*** MATERIAL FOR THIS TASK ***

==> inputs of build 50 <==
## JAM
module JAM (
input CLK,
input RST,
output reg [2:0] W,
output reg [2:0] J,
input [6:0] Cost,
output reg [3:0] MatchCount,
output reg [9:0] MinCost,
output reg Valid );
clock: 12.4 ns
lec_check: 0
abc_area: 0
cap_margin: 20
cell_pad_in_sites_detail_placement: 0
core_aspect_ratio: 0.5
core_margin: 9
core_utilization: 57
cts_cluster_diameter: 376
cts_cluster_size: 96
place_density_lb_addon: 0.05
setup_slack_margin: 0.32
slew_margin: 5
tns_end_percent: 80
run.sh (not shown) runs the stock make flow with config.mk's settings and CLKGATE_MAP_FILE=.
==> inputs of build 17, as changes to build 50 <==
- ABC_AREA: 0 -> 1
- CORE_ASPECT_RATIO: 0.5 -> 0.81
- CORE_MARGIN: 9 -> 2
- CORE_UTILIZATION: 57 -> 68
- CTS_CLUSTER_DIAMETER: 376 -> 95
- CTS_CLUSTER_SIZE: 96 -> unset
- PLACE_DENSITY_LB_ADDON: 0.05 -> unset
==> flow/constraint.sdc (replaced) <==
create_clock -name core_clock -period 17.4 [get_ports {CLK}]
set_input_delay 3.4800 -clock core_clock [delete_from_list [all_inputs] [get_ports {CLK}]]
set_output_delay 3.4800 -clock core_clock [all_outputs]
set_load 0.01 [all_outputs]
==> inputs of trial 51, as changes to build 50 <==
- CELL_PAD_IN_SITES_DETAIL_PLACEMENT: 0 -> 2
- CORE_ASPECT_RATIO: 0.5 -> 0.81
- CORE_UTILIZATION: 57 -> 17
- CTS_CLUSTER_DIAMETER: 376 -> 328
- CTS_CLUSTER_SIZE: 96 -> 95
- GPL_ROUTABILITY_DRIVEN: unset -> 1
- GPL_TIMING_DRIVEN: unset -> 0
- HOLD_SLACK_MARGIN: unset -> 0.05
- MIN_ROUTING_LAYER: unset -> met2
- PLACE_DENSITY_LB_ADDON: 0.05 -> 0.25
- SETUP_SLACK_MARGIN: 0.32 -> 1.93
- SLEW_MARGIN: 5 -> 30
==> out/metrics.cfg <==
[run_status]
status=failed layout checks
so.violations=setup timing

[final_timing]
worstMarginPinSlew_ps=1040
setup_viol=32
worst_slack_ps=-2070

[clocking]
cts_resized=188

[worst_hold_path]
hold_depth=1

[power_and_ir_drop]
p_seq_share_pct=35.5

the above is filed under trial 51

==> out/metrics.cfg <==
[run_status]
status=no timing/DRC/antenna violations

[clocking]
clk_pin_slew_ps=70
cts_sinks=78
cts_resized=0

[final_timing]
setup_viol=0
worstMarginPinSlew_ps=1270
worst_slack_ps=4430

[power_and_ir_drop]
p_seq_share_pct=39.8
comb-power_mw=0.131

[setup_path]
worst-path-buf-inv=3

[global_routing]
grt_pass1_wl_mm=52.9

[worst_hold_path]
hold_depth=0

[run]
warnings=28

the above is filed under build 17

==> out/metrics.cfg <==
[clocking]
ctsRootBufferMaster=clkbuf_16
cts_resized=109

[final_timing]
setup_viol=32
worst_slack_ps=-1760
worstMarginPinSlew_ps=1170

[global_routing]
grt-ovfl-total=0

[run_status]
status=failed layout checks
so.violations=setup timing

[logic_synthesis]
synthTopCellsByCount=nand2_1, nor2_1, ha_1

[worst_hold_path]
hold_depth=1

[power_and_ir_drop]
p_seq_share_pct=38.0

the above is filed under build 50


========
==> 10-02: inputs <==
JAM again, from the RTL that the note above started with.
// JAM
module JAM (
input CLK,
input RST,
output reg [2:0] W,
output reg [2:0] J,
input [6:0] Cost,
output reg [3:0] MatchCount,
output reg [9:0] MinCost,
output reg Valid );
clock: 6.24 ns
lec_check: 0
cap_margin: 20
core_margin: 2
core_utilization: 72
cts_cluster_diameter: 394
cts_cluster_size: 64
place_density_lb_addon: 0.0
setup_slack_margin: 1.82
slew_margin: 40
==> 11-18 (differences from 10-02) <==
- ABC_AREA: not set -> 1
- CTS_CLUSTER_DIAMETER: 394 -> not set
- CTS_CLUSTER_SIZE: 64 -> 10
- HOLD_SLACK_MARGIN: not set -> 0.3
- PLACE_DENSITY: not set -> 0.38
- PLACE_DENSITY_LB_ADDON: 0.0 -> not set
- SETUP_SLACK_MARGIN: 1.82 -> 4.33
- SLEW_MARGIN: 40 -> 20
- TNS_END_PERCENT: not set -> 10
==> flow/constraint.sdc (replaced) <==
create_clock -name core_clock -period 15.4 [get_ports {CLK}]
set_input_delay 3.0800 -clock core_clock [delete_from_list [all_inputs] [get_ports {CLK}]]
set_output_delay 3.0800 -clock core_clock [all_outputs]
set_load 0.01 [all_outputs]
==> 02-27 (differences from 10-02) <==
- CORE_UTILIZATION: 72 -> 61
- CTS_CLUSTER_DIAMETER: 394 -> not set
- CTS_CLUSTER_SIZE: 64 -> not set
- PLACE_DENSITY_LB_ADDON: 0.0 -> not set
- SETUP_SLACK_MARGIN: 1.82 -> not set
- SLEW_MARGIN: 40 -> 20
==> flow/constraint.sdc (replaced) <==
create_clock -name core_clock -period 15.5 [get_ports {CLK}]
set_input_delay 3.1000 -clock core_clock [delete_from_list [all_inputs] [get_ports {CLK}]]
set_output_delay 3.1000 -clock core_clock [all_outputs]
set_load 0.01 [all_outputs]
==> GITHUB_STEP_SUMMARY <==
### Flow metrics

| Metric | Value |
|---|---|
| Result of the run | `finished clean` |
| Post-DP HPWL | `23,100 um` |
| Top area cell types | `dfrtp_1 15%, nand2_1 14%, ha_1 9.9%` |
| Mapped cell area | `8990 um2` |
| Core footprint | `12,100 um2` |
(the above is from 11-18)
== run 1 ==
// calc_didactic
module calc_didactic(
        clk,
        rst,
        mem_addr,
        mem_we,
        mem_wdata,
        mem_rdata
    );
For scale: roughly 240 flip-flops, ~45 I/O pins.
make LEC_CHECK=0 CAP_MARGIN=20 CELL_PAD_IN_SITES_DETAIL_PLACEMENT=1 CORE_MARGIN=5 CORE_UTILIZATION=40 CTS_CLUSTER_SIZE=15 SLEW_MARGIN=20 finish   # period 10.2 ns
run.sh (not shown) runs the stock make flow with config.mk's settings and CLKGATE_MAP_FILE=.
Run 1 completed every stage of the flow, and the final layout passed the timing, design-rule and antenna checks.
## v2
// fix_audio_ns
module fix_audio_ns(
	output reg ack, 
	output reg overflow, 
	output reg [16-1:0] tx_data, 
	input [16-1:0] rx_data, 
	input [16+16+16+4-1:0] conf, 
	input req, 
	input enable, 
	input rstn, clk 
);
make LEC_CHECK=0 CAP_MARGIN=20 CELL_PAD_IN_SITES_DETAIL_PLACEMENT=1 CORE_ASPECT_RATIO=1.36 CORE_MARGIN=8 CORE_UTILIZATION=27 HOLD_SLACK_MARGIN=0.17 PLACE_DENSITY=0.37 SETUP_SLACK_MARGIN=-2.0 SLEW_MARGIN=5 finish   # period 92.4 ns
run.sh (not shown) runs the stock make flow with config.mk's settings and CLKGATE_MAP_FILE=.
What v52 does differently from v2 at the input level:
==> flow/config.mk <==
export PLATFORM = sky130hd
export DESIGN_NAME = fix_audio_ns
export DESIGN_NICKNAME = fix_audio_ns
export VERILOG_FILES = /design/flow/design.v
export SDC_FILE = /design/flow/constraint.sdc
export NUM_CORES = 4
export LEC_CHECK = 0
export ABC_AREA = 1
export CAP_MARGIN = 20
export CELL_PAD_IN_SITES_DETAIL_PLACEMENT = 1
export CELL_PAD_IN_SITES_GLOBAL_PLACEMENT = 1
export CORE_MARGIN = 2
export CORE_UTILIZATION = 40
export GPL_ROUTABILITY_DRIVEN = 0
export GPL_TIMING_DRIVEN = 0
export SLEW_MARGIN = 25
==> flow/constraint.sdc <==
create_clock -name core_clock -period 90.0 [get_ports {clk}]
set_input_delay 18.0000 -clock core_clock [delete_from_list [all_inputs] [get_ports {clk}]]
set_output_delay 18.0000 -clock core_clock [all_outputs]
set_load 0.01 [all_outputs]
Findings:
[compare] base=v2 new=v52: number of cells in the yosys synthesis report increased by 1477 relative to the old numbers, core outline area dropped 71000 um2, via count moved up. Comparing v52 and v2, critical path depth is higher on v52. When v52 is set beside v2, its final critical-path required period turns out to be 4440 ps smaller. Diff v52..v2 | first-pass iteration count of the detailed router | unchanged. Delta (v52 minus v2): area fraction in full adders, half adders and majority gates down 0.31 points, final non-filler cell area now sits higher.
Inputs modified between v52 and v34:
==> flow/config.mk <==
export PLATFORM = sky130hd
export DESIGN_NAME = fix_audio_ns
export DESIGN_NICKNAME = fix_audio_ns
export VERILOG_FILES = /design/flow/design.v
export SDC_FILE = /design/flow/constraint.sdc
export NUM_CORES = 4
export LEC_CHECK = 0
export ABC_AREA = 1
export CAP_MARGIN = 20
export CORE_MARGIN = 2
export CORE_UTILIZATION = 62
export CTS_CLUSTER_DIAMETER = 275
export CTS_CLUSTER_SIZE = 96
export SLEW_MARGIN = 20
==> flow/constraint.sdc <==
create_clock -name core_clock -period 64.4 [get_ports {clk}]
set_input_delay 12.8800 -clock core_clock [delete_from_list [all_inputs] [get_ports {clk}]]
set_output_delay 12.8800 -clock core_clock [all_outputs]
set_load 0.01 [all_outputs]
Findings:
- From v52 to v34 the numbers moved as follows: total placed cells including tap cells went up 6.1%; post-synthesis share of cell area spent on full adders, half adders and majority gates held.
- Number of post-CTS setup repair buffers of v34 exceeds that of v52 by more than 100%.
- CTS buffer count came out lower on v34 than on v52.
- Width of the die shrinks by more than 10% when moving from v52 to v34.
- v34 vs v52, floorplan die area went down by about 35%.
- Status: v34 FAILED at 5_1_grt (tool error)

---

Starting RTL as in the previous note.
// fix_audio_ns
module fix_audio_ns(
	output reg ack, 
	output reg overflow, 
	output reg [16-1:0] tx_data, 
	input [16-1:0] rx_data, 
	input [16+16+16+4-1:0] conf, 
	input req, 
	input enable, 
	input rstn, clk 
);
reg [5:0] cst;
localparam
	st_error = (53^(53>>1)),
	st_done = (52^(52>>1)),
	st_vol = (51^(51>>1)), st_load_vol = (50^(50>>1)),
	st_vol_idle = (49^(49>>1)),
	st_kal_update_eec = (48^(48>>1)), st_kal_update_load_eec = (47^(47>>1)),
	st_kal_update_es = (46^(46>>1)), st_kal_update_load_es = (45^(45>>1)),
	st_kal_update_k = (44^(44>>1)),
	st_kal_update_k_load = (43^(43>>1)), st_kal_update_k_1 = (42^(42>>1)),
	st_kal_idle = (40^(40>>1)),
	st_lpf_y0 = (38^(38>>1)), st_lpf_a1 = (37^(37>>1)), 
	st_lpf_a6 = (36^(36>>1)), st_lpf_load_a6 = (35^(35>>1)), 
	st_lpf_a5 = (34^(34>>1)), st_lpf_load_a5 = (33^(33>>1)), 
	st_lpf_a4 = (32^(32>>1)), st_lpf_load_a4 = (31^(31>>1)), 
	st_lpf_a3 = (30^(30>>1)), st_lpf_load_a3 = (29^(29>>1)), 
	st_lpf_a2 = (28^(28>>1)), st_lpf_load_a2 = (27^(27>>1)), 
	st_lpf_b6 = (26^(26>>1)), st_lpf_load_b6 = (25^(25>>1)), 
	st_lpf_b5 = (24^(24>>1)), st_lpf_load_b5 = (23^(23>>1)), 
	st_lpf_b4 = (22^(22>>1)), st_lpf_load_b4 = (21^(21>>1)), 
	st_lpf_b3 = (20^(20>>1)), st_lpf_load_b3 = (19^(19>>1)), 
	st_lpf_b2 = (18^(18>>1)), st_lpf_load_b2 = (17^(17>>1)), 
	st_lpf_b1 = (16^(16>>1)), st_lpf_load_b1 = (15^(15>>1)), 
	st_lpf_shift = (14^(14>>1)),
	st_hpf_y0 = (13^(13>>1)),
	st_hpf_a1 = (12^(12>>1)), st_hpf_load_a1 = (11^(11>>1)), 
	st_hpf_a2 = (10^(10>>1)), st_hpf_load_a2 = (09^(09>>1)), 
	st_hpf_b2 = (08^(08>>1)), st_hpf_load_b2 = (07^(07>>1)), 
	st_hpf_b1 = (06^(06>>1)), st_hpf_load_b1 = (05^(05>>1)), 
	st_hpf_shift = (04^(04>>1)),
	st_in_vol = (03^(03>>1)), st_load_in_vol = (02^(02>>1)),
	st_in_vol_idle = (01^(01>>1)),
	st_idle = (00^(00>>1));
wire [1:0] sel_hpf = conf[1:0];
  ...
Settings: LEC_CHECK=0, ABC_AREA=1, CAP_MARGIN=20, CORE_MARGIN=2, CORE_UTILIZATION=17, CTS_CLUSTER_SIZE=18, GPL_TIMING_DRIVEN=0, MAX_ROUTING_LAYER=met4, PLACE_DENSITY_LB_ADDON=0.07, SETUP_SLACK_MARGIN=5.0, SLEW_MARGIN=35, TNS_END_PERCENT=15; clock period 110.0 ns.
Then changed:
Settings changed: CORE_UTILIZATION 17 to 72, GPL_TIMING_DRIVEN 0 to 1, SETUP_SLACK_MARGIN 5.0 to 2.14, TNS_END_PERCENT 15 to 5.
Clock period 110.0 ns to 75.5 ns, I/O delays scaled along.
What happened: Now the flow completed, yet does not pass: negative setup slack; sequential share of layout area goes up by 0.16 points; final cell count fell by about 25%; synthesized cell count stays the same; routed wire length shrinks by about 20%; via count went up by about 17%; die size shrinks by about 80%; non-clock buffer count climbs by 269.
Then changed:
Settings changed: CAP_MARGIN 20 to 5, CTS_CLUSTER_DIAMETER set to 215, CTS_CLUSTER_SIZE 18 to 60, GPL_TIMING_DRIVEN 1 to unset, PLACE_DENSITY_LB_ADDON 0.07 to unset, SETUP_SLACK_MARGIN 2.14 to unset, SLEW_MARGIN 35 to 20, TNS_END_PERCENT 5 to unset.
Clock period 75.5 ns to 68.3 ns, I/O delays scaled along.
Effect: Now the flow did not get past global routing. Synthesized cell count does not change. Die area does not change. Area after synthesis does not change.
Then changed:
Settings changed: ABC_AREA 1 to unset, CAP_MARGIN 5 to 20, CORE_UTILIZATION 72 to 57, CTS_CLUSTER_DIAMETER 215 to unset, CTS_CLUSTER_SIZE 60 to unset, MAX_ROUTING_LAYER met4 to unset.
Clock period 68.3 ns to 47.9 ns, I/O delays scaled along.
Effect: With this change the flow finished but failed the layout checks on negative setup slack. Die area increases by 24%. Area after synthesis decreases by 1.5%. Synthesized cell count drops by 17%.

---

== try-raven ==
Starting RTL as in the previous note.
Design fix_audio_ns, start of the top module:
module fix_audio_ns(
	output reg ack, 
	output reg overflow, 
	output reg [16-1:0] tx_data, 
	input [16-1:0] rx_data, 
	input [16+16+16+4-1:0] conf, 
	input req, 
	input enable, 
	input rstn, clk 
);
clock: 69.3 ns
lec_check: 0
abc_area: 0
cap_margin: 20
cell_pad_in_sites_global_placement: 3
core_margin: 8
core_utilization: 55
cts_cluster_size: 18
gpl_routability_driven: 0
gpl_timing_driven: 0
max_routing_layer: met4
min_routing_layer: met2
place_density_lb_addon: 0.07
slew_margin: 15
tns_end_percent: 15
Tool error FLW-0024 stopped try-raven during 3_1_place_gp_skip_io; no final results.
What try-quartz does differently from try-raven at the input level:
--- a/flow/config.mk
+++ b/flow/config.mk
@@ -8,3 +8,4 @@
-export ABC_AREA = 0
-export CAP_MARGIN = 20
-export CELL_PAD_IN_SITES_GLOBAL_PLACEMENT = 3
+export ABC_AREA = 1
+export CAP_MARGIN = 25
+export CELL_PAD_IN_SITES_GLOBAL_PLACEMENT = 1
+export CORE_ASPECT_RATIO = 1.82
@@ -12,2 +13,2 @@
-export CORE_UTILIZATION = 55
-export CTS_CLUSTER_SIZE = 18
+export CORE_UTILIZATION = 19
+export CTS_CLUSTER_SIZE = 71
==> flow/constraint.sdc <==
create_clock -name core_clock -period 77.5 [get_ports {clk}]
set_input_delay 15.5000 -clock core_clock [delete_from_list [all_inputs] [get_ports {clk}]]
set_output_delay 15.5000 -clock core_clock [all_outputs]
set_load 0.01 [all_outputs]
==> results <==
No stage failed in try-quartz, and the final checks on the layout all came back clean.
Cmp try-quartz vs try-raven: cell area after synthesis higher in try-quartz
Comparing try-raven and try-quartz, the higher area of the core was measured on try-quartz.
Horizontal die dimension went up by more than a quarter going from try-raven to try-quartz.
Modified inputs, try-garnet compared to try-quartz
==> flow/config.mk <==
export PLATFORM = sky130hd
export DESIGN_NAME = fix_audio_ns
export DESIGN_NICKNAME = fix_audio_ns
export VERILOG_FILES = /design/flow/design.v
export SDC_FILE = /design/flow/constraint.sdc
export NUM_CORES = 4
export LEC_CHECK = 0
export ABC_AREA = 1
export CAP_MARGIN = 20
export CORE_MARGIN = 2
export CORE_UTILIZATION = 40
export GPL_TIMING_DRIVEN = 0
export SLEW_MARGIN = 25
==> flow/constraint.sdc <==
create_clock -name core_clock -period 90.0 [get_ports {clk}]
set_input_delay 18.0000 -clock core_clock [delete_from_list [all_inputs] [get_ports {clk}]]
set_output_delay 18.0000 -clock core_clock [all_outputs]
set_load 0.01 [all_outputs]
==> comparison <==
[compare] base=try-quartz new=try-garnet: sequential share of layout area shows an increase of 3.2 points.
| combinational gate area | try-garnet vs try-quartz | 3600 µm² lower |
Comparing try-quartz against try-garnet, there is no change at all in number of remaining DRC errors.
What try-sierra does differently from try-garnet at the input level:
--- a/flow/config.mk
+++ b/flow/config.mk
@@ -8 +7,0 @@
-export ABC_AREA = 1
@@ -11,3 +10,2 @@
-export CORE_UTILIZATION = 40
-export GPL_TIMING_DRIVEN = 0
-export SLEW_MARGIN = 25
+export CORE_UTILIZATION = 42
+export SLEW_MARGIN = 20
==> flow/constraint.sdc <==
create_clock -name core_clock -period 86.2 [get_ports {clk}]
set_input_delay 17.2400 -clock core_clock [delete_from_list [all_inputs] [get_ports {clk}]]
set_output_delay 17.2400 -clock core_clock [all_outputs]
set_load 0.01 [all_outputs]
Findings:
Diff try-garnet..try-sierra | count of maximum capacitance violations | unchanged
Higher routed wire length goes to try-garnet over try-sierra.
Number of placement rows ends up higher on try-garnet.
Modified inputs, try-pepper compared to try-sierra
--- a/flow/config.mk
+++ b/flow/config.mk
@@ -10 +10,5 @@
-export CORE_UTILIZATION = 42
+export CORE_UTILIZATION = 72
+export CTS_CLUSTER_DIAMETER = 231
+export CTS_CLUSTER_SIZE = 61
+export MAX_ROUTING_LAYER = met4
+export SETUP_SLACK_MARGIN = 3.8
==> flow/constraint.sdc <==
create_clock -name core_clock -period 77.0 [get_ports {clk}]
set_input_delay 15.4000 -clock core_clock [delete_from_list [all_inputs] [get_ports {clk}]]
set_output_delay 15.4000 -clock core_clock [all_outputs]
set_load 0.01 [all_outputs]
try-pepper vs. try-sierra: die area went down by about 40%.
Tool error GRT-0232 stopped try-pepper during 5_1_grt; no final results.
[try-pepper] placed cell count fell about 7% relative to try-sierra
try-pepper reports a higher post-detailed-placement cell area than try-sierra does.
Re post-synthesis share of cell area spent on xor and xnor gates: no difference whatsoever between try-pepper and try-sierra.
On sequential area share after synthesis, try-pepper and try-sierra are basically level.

***

**TASK TO CARRY OUT:** For the string "wire", filter the data and copy out each line where it occurs.

**TASK ANSWER:**
wire [1:0] sel_hpf = conf[1:0];
What happened: Now the flow completed, yet does not pass: negative setup slack; sequential share of layout area goes up by 0.16 points; final cell count fell by about 25%; synthesized cell count stays the same; routed wire length shrinks by about 20%; via count went up by about 17%; die size shrinks by about 80%; non-clock buffer count climbs by 269.
Higher routed wire length goes to try-garnet over try-sierra.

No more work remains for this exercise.